- Data records:
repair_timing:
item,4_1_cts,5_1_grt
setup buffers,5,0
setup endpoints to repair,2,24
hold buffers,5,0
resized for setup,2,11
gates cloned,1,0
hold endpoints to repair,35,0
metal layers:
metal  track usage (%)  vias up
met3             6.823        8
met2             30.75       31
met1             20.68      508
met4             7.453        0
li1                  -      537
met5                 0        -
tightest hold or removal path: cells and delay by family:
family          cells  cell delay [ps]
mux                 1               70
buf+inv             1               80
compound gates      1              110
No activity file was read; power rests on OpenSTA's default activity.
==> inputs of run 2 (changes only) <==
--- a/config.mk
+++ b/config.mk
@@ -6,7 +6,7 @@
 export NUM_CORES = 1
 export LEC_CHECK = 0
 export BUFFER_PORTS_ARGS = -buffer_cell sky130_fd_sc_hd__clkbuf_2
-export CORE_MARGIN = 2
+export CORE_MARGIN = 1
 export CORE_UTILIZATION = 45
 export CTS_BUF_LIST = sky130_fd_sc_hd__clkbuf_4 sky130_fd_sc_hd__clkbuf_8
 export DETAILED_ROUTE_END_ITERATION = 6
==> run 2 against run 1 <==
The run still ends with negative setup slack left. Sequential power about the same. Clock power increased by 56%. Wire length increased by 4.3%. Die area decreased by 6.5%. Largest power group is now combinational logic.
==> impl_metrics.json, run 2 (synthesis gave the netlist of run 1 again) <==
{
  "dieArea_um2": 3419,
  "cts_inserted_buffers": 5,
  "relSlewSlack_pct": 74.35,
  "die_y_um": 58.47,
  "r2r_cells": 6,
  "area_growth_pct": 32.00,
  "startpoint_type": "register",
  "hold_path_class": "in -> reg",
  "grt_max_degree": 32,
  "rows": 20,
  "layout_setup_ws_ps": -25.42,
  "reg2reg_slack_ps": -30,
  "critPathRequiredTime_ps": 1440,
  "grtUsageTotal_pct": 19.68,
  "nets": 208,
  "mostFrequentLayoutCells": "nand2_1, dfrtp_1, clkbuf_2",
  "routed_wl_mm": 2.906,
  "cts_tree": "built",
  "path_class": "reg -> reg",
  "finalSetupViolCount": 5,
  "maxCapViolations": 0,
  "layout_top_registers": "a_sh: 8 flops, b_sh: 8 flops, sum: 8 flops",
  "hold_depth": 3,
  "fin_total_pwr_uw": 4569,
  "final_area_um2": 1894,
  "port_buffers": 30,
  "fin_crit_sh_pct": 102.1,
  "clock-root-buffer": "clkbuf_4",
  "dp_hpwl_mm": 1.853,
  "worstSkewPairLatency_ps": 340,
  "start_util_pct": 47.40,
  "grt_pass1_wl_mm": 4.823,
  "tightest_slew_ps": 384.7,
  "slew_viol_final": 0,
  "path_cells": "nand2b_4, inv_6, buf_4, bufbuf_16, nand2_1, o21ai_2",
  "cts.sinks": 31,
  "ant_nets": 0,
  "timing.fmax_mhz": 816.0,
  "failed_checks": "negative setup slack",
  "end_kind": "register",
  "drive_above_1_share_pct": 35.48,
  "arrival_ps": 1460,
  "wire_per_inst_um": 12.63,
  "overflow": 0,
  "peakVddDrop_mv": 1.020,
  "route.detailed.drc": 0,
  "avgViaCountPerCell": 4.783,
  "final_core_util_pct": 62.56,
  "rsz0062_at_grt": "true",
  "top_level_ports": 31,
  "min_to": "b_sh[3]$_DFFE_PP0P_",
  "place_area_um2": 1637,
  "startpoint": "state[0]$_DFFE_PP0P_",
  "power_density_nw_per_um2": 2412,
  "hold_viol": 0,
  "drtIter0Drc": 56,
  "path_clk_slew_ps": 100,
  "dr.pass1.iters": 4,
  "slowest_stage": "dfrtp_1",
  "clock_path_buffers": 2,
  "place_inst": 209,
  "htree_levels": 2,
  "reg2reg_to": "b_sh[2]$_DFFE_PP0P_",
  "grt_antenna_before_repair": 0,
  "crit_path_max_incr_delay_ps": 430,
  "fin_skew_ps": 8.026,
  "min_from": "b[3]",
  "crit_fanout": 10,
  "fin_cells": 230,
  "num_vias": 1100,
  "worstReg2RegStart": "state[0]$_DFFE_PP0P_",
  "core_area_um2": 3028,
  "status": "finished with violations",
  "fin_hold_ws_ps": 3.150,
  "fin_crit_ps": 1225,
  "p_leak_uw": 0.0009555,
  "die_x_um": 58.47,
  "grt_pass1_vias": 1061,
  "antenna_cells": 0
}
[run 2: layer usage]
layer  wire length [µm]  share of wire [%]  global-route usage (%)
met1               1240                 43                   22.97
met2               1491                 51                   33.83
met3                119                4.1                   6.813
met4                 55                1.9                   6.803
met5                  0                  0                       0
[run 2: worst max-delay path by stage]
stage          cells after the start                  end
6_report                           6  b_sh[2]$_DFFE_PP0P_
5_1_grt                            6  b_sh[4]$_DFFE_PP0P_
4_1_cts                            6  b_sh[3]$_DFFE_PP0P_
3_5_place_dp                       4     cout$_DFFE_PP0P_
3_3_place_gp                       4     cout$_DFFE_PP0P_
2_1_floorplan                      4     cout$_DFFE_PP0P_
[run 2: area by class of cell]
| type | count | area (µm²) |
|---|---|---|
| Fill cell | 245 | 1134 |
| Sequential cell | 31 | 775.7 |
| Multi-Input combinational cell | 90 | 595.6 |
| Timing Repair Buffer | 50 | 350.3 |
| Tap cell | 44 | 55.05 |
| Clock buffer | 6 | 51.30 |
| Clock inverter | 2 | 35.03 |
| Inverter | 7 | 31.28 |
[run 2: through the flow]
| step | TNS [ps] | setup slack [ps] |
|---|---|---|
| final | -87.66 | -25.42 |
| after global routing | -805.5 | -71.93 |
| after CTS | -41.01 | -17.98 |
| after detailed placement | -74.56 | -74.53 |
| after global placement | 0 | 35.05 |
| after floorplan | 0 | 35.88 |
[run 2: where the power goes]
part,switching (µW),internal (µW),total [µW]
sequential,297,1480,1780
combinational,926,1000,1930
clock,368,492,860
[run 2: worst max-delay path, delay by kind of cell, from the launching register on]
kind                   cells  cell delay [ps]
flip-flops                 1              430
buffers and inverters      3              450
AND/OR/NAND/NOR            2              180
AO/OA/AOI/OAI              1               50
`config.mk`:
```
export PLATFORM = sky130hd
export DESIGN_NAME = stq_fwd_sel_flat
export DESIGN_NICKNAME = d
export VERILOG_FILES = /design/src/rtl/stq_fwd_sel_if.sv /design/src/rtl/stq_fwd_sel.sv /design/src/flat_wrapper.sv
export SDC_FILE = /design/constraint.sdc
export NUM_CORES = 1
export LEC_CHECK = 0
export CORE_MARGIN = 2
export CORE_UTILIZATION = 50
export DETAILED_ROUTE_END_ITERATION = 16
export PLACE_DENSITY = 0.74
export SKIP_LAST_GASP = 1
export SLEW_MARGIN = 20
export SYNTH_ARGS = -nofsm -noshare
export SYNTH_HDL_FRONTEND = slang
export SYNTH_SLANG_ARGS = --single-unit
```
`constraint.sdc`:
```
create_clock -name clk -period 5.95 [get_ports clk]
set_input_delay 0.8925 -clock clk [delete_from_list [all_inputs] [get_ports clk]]
set_output_delay 0.8925 -clock clk [all_outputs]
set_load 0.03 [all_outputs]
```
`src/rtl/stq_fwd_sel_if.sv`:
```
// Store-to-load forwarding select bus.
// Groups the check request coming from the store-buffer check port with the
// registered forwarding result going back to the load pipeline.
//   chk_en/chk_match/chk_partial/chk_pos/head/full/chk_tag : request side
//   out_en/out_hit/out_replay/out_idx/out_tag             : result side
// slave  = selector (consumes requests, produces results)
// master = load pipeline / requester
interface stq_fwd_sel_if #(
   parameter int BUF_COUNT = 32,
   parameter int PTR_W     = 5,
   parameter int TAG_W     = 9
);
   logic                 chk_en;
   logic [BUF_COUNT-1:0] chk_match;
   logic [BUF_COUNT-1:0] chk_partial;
   logic [PTR_W-1:0]     chk_pos;
   logic [PTR_W-1:0]     head;
   logic                 full;
   logic [TAG_W-1:0]     chk_tag;

   logic                 out_en;
   logic                 out_hit;
   logic                 out_replay;
   logic [PTR_W-1:0]     out_idx;
   logic [TAG_W-1:0]     out_tag;

   modport slave (
      input  chk_en, chk_match, chk_partial, chk_pos, head, full, chk_tag,
      output out_en, out_hit, out_replay, out_idx, out_tag
   );

   modport master (
      output chk_en, chk_match, chk_partial, chk_pos, head, full, chk_tag,
      input  out_en, out_hit, out_replay, out_idx, out_tag
   );
endinterface

```
`src/rtl/stq_fwd_sel.sv`:
```
// Store-queue forwarding selector.
// Two-stage pipeline: stage 1 masks the per-entry match/partial vectors with
// the circular window [head, chk_pos) and latches them; stage 2 picks the
// youngest windowed entry (searching backward from chk_pos-1) and registers
// the forward/replay decision.
// Ports:
//   clk        clock
//   rst        asynchronous active-low reset
//   stall      hold both pipeline stages
//   excpt      flush in-flight checks and clear replay_cnt
//   bus        stq_fwd_sel_if.slave request/result bundle
//   replay_cnt saturating count of replay results
module stq_fwd_sel #(
   parameter int BUF_COUNT = 32,
   parameter int PTR_W     = 5,
   parameter int TAG_W     = 9
) (
   input  logic         clk,
   input  logic         rst,
   input  logic         stall,
   input  logic         excpt,
   stq_fwd_sel_if.slave bus,
   output logic [3:0]   replay_cnt
);

   // ---------------- window mask ----------------
   // An entry is in the window when its distance from head is below the
   // window length. head==chk_pos is ambiguous: full decides empty vs all.
   logic [BUF_COUNT-1:0] win_mask;
   logic [PTR_W-1:0]     win_len;
   logic                 win_all;

   assign win_len = bus.chk_pos - bus.head;
   assign win_all = bus.full && (bus.chk_pos == bus.head);

   genvar gi;
   generate
      for (gi = 0; gi < BUF_COUNT; gi++) begin : g_win
         logic [PTR_W-1:0] ofs;
         assign ofs          = PTR_W'(gi) - bus.head;
         assign win_mask[gi] = win_all || (ofs < win_len);
      end
   endgenerate

   // ---------------- stage 1 registers ----------------
   logic                 s1_vld_reg;
   logic [TAG_W-1:0]     s1_tag_reg;
   logic [PTR_W-1:0]     s1_pos_reg;
   logic [BUF_COUNT-1:0] s1_match_reg;
   logic [BUF_COUNT-1:0] s1_part_reg;

   // ---------------- stage 2 select ----------------
   logic [BUF_COUNT-1:0] s1_any;
   logic                 sel_found;
   logic [PTR_W-1:0]     sel_idx;
   logic [PTR_W-1:0]     cand;

   assign s1_any = s1_match_reg | s1_part_reg;

   // Priority search from the youngest older store (pos-1) backward. The
   // pointer arithmetic wraps naturally; the last candidate (k=BUF_COUNT)
   // is pos itself, which is only windowed in the full case.
   always_comb begin
      sel_found = 1'b0;
      sel_idx   = '0;
      cand      = '0;
      for (int k = 1; k <= BUF_COUNT; k++) begin
         cand = s1_pos_reg - PTR_W'(k);
         if (!sel_found && s1_any[cand]) begin
            sel_found = 1'b1;
            sel_idx   = cand;
         end
      end
   end

   logic             hit_next;
   logic             rep_next;
   logic [PTR_W-1:0] idx_next;

   // Partial overlap always forces a replay, even if the full match bit is
   // also set; a found entry without partial must therefore be a match.
   always_comb begin
      hit_next = 1'b0;
      rep_next = 1'b0;
      idx_next = '0;
      if (s1_vld_reg && sel_found) begin
         if (s1_part_reg[sel_idx]) rep_next = 1'b1;
         else                      hit_next = 1'b1;
         idx_next = sel_idx;
      end
   end

   // ---------------- pipeline registers ----------------
   logic             out_en_reg;
   logic             out_hit_reg;
   logic             out_rep_reg;
   logic [PTR_W-1:0] out_idx_reg;
   logic [TAG_W-1:0] out_tag_reg;
   logic [3:0]       replay_cnt_reg;

   // excpt beats stall so a flush is never lost while the pipe is held.
   always_ff @(posedge clk or negedge rst) begin
      if (!rst) begin
         s1_vld_reg   <= 1'b0;
         s1_tag_reg   <= '0;
         s1_pos_reg   <= '0;
         s1_match_reg <= '0;
         s1_part_reg  <= '0;
         out_en_reg   <= 1'b0;
         out_hit_reg  <= 1'b0;
         out_rep_reg  <= 1'b0;
         out_idx_reg  <= '0;
         out_tag_reg  <= '0;
      end else if (excpt) begin
         s1_vld_reg  <= 1'b0;
         out_en_reg  <= 1'b0;
         out_hit_reg <= 1'b0;
         out_rep_reg <= 1'b0;
      end else if (!stall) begin
         s1_vld_reg   <= bus.chk_en;
         s1_tag_reg   <= bus.chk_tag;
         s1_pos_reg   <= bus.chk_pos;
         s1_match_reg <= bus.chk_match & win_mask;
         s1_part_reg  <= bus.chk_partial & win_mask;
         out_en_reg   <= s1_vld_reg;
         out_hit_reg  <= hit_next;
         out_rep_reg  <= rep_next;
         out_idx_reg  <= idx_next;
         out_tag_reg  <= s1_tag_reg;
      end
   end

   always_ff @(posedge clk or negedge rst) begin
      if (!rst) begin
         replay_cnt_reg <= '0;
      end else if (excpt) begin
         replay_cnt_reg <= '0;
      end else if (out_en_reg && out_rep_reg && (replay_cnt_reg != 4'hF)) begin
         replay_cnt_reg <= replay_cnt_reg + 4'd1;
      end
   end

   assign bus.out_en     = out_en_reg;
   assign bus.out_hit    = out_hit_reg;
   assign bus.out_replay = out_rep_reg;
   assign bus.out_idx    = out_idx_reg;
   assign bus.out_tag    = out_tag_reg;
   assign replay_cnt     = replay_cnt_reg;

endmodule

```
`src/flat_wrapper.sv`:
```
// flat-port wrapper written by rule: the top's interface ports become plain ports
module stq_fwd_sel_flat 
#(
   parameter int BUF_COUNT = 32,
   parameter int PTR_W     = 5,
   parameter int TAG_W     = 9
)
  (clk, rst, stall, excpt, replay_cnt, bus_chk_en, bus_chk_match, bus_chk_partial, bus_chk_pos, bus_head, bus_full, bus_chk_tag, bus_out_en, bus_out_hit, bus_out_replay, bus_out_idx, bus_out_tag);
  stq_fwd_sel_if #(.BUF_COUNT(BUF_COUNT), .PTR_W(PTR_W), .TAG_W(TAG_W)) bus_i ();
  input  logic clk;
  input  logic rst;
  input  logic stall;
  input  logic excpt;
  output logic [3:0] replay_cnt;
  input wire logic [$bits(bus_i.chk_en)-1:0] bus_chk_en;
  input wire logic [$bits(bus_i.chk_match)-1:0] bus_chk_match;
  input wire logic [$bits(bus_i.chk_partial)-1:0] bus_chk_partial;
  input wire logic [$bits(bus_i.chk_pos)-1:0] bus_chk_pos;
  input wire logic [$bits(bus_i.head)-1:0] bus_head;
  input wire logic [$bits(bus_i.full)-1:0] bus_full;
  input wire logic [$bits(bus_i.chk_tag)-1:0] bus_chk_tag;
  output wire logic [$bits(bus_i.out_en)-1:0] bus_out_en;
  output wire logic [$bits(bus_i.out_hit)-1:0] bus_out_hit;
  output wire logic [$bits(bus_i.out_replay)-1:0] bus_out_replay;
  output wire logic [$bits(bus_i.out_idx)-1:0] bus_out_idx;
  output wire logic [$bits(bus_i.out_tag)-1:0] bus_out_tag;
  assign bus_i.chk_en = bus_chk_en;
  assign bus_i.chk_match = bus_chk_match;
  assign bus_i.chk_partial = bus_chk_partial;
  assign bus_i.chk_pos = bus_chk_pos;
  assign bus_i.head = bus_head;
  assign bus_i.full = bus_full;
  assign bus_i.chk_tag = bus_chk_tag;
  assign bus_out_en = bus_i.out_en;
  assign bus_out_hit = bus_i.out_hit;
  assign bus_out_replay = bus_i.out_replay;
  assign bus_out_idx = bus_i.out_idx;
  assign bus_out_tag = bus_i.out_tag;
  stq_fwd_sel #(.BUF_COUNT(BUF_COUNT), .PTR_W(PTR_W), .TAG_W(TAG_W)) u_core (.clk(clk), .rst(rst), .stall(stall), .excpt(excpt), .bus(bus_i), .replay_cnt(replay_cnt));
endmodule
```
==> summary.md <==
| Metric | Value |
|---|---|
| Clk_lat worst skew | 370 ps |
| Clock power share | 9.1% |
| Fin crit period | 5769 ps |
| Root Buffer | clkbuf_16 |
| Max_slew headroom | between 30% and 40% |
| CP Launch Point | u_core.s1_pos_reg[0] |
| Final setup vio count | 0 |
| Critical Path Sink | u_core.bus.out_replay |
| Largest net degree at the start of global routing | 90 |
| Fin area | ~15000 sq um |
| WS Path Type | register to register |
| Area growth from synthesis to layout | 21.62% |
| Clock edge transition at the registers on the reported setup and hold paths | 90 ps |
| ANT nets after route | 0 |
| Initial Util | 51.32% |
| Yosys top cell by area | dfrtp_1 |
| Initial antenna violation count | 0 |
| Die Wd | approximately 160 um |
| Sequential share of power | roughly 14% |
| Placed inst area | about 14000 sq um |
| Worst min path class | input port to asynchronous set/reset pin |
| Reg2reg start | u_core.s1_pos_reg[0] |
| EDFF count, synth | 0 |
| Reg2Reg Depth | 19 |
| Die height | 159.7 um |
| Final #Nets | 1715 |
| Worst setup margin | approximately 180 ps |
| Seq/Total Area, Yosys | 20.65% |
| Leakage | ~6.6 nW |
| Final Slew Violations | 0 |
| Synth top area cells | dfrtp_1, mux4_2, ha_1 |
| Port Buffers | 109 |
| Final Util | 62.42% |
| Total track usage | 37.55% |
| Gpl congestion | between 1 and 1.5 |
| Peak supply drop | 0.1827 mV |
| Synth Net Count | roughly 1500 |
| FF-to-FF setup slack | about 180 ps |
| Antenna cells | 0 |
| Num ports | 110 |
| Critical path arrival | 6030 ps |
| Critical path capture point type | register |
| Worst r2r dst | u_core.bus.out_replay |
| Achievable frequency | 173.4 MHz |
| Post-Syn Area per Cell | between 8 and 9 sq um |
| Total negative slack | 0 ps |
| Post-Syn Area | 12120 sq um |
| Ys Warns | 0 |
| Comb pwr share | 76.5% |
| Area of the core | 23610 sq um |
| Cell variety after synth | roughly 90 |
| Pint | 3.290 mW |
| Post-CTS Hold Fix Bufs | 0 |
| Synth Area in Simple Gates | 22.12% |
| Synthesis-stage register bit count | 100 |
| Top_reg_cell synth | dfrtp_1 |
| Post-synthesis adder-cell area fraction | 9.561% |
| First-pass GRT wire length | about 74000 um |
| Hpwl dp | 39020 um |
| Hold WS | about 440 ps |
| Initial DRC count | about 1300 |
| Switch share | 51.70% |
| Synth Area in Compound Gates | 22.27% |
| Vias post-DR | around 13000 |
| Maximum buffer depth of the clock tree | 2 |
| DP Worst Slack | 33.99 ps |
| Crit path max fanout | just over 70 |
| Outcome | finished, final reports clean |
| Share of layout cells above drive strength 1 | between 20% and 30% |
| Vias per cell | 6.755 |
| Cts bufs inserted | 9 |
| Vias in the first global route | approximately 12000 |
| Die Area | roughly 25000 sq um |
| CTS H-Tree Depth | 3 |
| Mux cell area share after synthesis | 16.32% |
| RSZ-0062 raised after global routing | true |
| Clk_skew | 21.27 ps |
| PwrDens | 462.2 nW/um^2 |
| Max cap viols | 0 |
| Hold Fails Final Rpt | 0 |
| Cells after Synth | 1352 |
| Startpoint types | register |
| Worst slew pin tran | 997.4 ps |
| Sw Pwr | 3.521 mW |
| Largest family of logic cells by synthesized area | compound AO/OA/AOI/OAI gates |
| DR pass1 iterations | 6 |
| Clock sink count | 100 |
| CP required | 6220 ps |
| Crit share post-route | 96.95% |
| Top-count cell post-synth | nand2_1 |
| Grt ovf | 0 |
| Wire per inst | 26.02 um |
| Top post-synthesis cells by count | nand2_1, dfrtp_1, ha_1 |
| CTS tree | yes |
| Ys async rst share | 100.0% |
| Final WL | ~48000 um |
| Post-synth top area share | 20.65% |
| # DRC | 0 |
| XOR/XNOR Fraction of Synth Area | 4.688% |
| Cell row count | 56 |
worst min-delay path by stage:
| stage | from | end | slack [ps] |
|---|---|---|---|
| final | rst | u_core.s1_match_reg[14] | 440 |
| after global routing | rst | u_core.s1_match_reg[15] | 470 |
| after CTS | rst | u_core.s1_match_reg[15] | 450 |
| after detailed placement | u_core.s1_tag_reg[1] | u_core.bus.out_tag[1] | 450 |
| after global placement | u_core.s1_tag_reg[4] | u_core.bus.out_tag[4] | 450 |
| after floorplan | u_core.s1_tag_reg[0] | u_core.bus.out_tag[0] | 440 |
power by group through the flow:
stage / sequential [mW] / combinational (mW) / clock [mW]
floorplan: 0.955 / 3.08 / 0
global placement: 0.977 / 4.98 / 0
detailed placement: 0.976 / 4.98 / 0
CTS: 0.965 / 5.00 / 0.625
global route: 0.992 / 5.49 / 0.649
finish: 0.980 / 5.21 / 0.619
cells by family after synthesis:
kind of cell | count (synthesis)
AO/OA/AOI/OAI | 381
flip-flops | 100
XOR/XNOR | 64
AND/OR/NAND/NOR | 470
multiplexers | 118
adder cells (fa/ha/maj) | 92
buffers and inverters | 127
layer usage:
metal	GRT usage [%]	vias to the layer above	wire, um
met5	0	-	0
met4	21.28	0	3113
met3	7.948	177	4408
met2	57.85	665	21480
met1	49.15	6123	19350
li1	-	5585	-
final cells by class:
type,instances,area (sq um)
Multi-Input combinational cell,1125,9181
Fill cell,2078,8875
Sequential cell,100,2505
Timing Repair Buffer,246,2146
Tap cell,319,399.1
Clock buffer,9,225.2
Inverter,52,195.2
Clock inverter,7,86.33
layout by cell type, fill, tap and decap left out, drive strengths merged, types with 12 or more instances in the layout:
cell,Yosys,final
a21oi,83,83
nor2,69,69
o21ai,51,51
nor3b,17,17
or2,52,52
inv,51,55
ha,91,91
a21o,64,64
nor4,66,66
buf,28,138
nand3,20,20
xnor2,44,44
nor4b,21,21
nor3,26,26
mux2i,42,42
clkdlybuf4s50,0,108
nand4,12,12
a22o,68,68
xor2,20,20
mux4,62,62
mux2,14,14
dfrtp,100,100
nand2,122,122
repair_timing:
| action | 4_1_cts | 5_1_grt |
|---|---|---|
| setup buffers | 0 | 1 |
| resized for setup | 0 | 20 |
| setup endpoints to repair | 0 | 2 |
| hold endpoints to repair | 0 | 0 |
critical path: stages, from the launching register on:
cell and delay [ps]:
dfrtp_2 400, buf_12 280, nor3b_1 680, nor4_1 160
or4_4 580, mux4_2 560, nor4b_4 280, buf_4 200
nand4_4 200, buf_4 240, o311ai_1 450, nor3_2 160
nand4_2 140, nand2_4 190, mux2i_2 300, buf_4 160
mux2i_1 70, o2bb2ai_1 160, o21a_1 170, a211o_1 260
through the flow:
step | std cells | power [mW]
3_5_place_dp | 1840 | 5.952
3_3_place_gp | 1840 | 5.957
5_1_grt | 1858 | 7.130
4_1_cts | 1856 | 6.594
6_report | 1858 | 6.811
2_1_floorplan | 1352 | 4.034
Power figures use the tool's default switching activity.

- Exercise objective:
Say only how many lines above contain "state", with no other words.

- Exercise result:
2